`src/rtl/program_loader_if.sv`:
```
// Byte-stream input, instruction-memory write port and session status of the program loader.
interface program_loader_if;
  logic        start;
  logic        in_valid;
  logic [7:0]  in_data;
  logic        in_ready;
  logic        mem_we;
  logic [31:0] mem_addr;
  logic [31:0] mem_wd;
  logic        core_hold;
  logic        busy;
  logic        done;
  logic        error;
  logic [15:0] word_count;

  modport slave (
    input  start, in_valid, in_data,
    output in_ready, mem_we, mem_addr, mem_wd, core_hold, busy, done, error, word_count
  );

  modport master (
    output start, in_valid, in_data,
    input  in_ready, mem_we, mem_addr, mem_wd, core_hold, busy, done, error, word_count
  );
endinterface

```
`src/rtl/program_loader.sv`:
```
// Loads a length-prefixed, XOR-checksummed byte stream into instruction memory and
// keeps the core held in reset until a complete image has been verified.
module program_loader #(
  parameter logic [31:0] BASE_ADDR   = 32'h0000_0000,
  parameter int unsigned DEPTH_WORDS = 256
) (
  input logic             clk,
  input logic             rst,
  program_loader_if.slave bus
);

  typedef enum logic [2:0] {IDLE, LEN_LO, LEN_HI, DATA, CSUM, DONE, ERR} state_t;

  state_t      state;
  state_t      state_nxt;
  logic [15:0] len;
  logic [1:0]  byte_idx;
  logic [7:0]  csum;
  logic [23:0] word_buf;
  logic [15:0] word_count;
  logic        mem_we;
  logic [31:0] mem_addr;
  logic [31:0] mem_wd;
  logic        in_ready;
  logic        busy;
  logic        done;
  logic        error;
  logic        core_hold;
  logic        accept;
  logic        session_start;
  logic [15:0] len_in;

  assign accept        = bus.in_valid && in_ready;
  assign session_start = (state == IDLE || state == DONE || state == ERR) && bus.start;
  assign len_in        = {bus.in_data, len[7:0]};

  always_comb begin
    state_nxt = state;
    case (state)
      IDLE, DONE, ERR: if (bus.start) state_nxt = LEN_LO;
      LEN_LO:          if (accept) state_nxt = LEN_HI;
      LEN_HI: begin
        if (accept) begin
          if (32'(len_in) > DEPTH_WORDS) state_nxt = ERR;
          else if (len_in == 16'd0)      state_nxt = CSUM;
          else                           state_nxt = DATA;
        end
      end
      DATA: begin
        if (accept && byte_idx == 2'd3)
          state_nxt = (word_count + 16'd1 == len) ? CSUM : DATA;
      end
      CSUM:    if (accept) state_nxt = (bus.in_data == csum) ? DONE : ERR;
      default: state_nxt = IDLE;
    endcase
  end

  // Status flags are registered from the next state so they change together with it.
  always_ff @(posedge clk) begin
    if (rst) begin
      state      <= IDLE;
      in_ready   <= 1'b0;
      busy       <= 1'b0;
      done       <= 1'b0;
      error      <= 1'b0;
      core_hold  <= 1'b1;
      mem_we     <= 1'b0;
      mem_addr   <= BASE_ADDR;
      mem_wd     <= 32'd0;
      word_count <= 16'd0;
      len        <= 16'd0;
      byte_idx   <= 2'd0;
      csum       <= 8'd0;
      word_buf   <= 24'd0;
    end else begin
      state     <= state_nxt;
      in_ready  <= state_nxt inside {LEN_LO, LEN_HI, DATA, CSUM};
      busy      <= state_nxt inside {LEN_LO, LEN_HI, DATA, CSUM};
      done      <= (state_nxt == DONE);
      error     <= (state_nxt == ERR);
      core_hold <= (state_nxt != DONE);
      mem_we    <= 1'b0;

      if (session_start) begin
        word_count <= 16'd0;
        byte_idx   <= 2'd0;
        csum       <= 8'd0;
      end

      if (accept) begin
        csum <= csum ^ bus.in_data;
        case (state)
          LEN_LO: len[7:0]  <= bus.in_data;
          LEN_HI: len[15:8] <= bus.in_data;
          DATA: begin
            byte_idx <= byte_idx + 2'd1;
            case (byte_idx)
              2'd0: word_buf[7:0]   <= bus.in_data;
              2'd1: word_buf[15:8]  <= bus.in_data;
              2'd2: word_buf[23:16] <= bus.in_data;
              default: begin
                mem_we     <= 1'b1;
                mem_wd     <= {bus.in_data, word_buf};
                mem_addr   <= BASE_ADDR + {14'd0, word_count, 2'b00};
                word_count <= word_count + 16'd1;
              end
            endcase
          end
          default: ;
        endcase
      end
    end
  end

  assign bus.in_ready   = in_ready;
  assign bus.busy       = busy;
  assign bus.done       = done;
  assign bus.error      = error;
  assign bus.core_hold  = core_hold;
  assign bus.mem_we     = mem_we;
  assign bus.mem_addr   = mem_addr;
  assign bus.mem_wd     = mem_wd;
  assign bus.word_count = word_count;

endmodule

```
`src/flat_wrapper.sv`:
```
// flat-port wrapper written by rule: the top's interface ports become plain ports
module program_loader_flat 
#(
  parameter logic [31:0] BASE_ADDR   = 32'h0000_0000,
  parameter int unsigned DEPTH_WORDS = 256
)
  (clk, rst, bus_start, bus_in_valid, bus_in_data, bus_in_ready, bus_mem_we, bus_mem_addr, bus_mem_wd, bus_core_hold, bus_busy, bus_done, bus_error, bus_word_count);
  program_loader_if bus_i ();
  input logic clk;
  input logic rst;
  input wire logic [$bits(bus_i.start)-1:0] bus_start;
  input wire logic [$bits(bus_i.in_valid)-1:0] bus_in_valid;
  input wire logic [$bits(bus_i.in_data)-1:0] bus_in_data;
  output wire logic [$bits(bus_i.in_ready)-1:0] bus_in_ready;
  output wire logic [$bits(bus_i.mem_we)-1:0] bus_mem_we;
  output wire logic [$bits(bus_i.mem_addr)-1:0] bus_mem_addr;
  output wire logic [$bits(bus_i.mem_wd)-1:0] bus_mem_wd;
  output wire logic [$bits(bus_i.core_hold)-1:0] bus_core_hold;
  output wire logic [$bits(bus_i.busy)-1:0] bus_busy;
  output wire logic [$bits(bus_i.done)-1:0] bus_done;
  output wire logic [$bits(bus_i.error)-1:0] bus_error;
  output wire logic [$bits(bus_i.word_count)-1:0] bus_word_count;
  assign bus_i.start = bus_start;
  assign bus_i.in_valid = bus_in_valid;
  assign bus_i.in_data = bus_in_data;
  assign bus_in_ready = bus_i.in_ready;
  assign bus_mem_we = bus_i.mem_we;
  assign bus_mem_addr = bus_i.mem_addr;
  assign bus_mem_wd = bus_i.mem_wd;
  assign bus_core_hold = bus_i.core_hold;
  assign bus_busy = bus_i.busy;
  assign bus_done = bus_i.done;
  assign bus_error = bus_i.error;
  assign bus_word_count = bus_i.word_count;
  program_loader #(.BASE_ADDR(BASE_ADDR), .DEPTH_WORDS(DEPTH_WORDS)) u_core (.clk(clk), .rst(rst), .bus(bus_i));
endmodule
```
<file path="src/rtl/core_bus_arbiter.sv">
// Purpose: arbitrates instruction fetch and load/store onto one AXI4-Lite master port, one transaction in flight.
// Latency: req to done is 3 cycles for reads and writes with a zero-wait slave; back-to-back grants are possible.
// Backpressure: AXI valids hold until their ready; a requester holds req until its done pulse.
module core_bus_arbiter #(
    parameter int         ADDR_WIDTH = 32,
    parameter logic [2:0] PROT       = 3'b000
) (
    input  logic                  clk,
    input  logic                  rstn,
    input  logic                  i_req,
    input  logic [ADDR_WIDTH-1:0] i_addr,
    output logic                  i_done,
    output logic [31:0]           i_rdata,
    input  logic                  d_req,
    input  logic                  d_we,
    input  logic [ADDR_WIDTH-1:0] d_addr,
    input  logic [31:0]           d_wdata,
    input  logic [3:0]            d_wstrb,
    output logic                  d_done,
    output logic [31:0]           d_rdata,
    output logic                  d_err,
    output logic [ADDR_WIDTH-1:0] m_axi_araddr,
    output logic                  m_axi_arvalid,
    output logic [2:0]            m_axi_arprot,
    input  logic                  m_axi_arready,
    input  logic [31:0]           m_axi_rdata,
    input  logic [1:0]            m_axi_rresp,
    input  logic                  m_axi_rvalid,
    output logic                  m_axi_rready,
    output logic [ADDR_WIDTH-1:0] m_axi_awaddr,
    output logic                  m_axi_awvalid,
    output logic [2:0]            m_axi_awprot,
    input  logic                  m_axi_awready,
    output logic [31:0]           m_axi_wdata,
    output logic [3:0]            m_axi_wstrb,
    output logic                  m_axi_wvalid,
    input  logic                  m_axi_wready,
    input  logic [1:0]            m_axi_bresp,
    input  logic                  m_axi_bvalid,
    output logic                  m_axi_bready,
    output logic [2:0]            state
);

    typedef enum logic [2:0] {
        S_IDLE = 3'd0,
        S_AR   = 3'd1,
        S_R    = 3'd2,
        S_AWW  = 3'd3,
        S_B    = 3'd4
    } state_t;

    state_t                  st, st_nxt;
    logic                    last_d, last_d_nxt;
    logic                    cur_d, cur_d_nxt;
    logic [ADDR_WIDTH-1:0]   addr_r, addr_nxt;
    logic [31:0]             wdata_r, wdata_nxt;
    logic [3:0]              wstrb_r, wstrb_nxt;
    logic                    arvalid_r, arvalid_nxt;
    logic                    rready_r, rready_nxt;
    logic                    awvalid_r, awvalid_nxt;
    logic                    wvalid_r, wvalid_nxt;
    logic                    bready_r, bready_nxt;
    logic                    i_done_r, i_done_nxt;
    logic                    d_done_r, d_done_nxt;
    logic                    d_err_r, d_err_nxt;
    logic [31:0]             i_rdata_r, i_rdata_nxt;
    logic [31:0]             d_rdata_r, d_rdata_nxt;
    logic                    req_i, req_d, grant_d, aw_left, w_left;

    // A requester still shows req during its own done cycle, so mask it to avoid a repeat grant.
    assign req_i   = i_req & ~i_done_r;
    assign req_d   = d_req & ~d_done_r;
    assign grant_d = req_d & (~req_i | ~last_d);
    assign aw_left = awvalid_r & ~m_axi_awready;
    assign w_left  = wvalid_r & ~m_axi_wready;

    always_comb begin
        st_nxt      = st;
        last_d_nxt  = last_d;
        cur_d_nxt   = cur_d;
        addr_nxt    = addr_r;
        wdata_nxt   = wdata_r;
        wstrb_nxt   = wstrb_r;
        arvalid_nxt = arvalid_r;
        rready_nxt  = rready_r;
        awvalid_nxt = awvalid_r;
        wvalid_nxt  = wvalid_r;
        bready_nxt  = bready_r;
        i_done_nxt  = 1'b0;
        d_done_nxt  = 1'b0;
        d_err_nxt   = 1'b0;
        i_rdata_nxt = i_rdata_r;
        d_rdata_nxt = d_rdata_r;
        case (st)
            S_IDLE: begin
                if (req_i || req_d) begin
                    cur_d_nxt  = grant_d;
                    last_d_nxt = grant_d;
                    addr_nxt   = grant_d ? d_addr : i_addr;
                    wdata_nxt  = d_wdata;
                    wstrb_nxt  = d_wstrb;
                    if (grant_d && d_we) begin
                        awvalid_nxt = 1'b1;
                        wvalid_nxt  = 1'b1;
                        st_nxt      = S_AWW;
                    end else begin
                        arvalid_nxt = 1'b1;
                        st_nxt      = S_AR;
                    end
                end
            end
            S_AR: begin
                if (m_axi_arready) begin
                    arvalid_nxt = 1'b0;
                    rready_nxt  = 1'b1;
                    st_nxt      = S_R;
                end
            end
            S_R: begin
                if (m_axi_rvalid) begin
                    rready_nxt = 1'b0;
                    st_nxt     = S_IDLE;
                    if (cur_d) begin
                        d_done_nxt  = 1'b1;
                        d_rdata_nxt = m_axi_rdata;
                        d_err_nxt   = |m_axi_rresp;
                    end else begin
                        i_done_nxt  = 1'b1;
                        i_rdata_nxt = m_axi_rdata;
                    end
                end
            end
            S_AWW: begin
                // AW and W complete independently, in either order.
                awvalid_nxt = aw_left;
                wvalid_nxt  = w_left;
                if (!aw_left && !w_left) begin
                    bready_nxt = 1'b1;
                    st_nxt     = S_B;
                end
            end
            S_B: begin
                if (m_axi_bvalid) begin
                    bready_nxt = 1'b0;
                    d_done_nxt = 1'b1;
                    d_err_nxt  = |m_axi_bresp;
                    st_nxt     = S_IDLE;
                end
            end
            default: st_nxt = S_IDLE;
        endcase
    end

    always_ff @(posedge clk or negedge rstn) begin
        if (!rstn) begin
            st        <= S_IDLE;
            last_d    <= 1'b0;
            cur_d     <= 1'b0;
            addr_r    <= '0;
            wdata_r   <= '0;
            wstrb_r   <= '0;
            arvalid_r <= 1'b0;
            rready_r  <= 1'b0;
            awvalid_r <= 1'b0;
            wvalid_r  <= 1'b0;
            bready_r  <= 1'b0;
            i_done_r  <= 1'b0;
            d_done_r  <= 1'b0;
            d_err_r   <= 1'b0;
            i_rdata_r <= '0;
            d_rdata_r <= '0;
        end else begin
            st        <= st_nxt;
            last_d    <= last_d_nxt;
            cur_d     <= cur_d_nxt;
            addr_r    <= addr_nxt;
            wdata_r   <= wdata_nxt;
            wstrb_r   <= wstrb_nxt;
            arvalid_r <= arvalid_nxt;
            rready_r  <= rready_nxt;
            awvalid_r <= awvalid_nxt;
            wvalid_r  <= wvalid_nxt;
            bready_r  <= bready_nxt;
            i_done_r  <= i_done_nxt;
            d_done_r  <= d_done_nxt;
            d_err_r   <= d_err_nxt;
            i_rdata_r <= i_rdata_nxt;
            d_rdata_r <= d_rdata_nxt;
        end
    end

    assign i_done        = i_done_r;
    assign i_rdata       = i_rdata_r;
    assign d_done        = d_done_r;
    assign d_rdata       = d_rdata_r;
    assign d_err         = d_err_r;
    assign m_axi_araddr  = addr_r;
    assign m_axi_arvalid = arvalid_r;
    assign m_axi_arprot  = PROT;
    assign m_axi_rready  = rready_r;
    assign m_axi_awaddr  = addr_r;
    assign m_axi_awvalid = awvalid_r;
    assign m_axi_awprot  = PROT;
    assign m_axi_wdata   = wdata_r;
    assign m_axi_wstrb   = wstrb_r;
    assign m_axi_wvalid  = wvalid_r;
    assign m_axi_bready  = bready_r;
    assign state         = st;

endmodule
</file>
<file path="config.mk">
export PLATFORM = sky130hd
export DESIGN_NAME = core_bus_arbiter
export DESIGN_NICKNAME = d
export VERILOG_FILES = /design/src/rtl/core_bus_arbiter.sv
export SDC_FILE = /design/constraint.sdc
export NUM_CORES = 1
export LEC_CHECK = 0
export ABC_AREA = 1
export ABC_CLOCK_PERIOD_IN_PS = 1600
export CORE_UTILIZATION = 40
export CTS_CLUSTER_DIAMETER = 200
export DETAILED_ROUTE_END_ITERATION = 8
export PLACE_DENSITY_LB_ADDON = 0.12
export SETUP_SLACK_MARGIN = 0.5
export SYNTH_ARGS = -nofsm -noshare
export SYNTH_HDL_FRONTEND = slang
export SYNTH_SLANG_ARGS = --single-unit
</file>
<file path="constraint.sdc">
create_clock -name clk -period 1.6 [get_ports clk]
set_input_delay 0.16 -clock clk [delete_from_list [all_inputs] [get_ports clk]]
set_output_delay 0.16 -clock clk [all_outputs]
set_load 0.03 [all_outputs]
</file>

#####

● What to produce
Find the line containing "export SDC_FILE = /design/constraint.sdc" in the data above. Please transcribe it and every line after it, exactly.

● Response
export SDC_FILE = /design/constraint.sdc
export NUM_CORES = 1
export LEC_CHECK = 0
export ABC_AREA = 1
export ABC_CLOCK_PERIOD_IN_PS = 1600
export CORE_UTILIZATION = 40
export CTS_CLUSTER_DIAMETER = 200
export DETAILED_ROUTE_END_ITERATION = 8
export PLACE_DENSITY_LB_ADDON = 0.12
export SETUP_SLACK_MARGIN = 0.5
export SYNTH_ARGS = -nofsm -noshare
export SYNTH_HDL_FRONTEND = slang
export SYNTH_SLANG_ARGS = --single-unit
</file>
<file path="constraint.sdc">
create_clock -name clk -period 1.6 [get_ports clk]
set_input_delay 0.16 -clock clk [delete_from_list [all_inputs] [get_ports clk]]
set_output_delay 0.16 -clock clk [all_outputs]
set_load 0.03 [all_outputs]
</file>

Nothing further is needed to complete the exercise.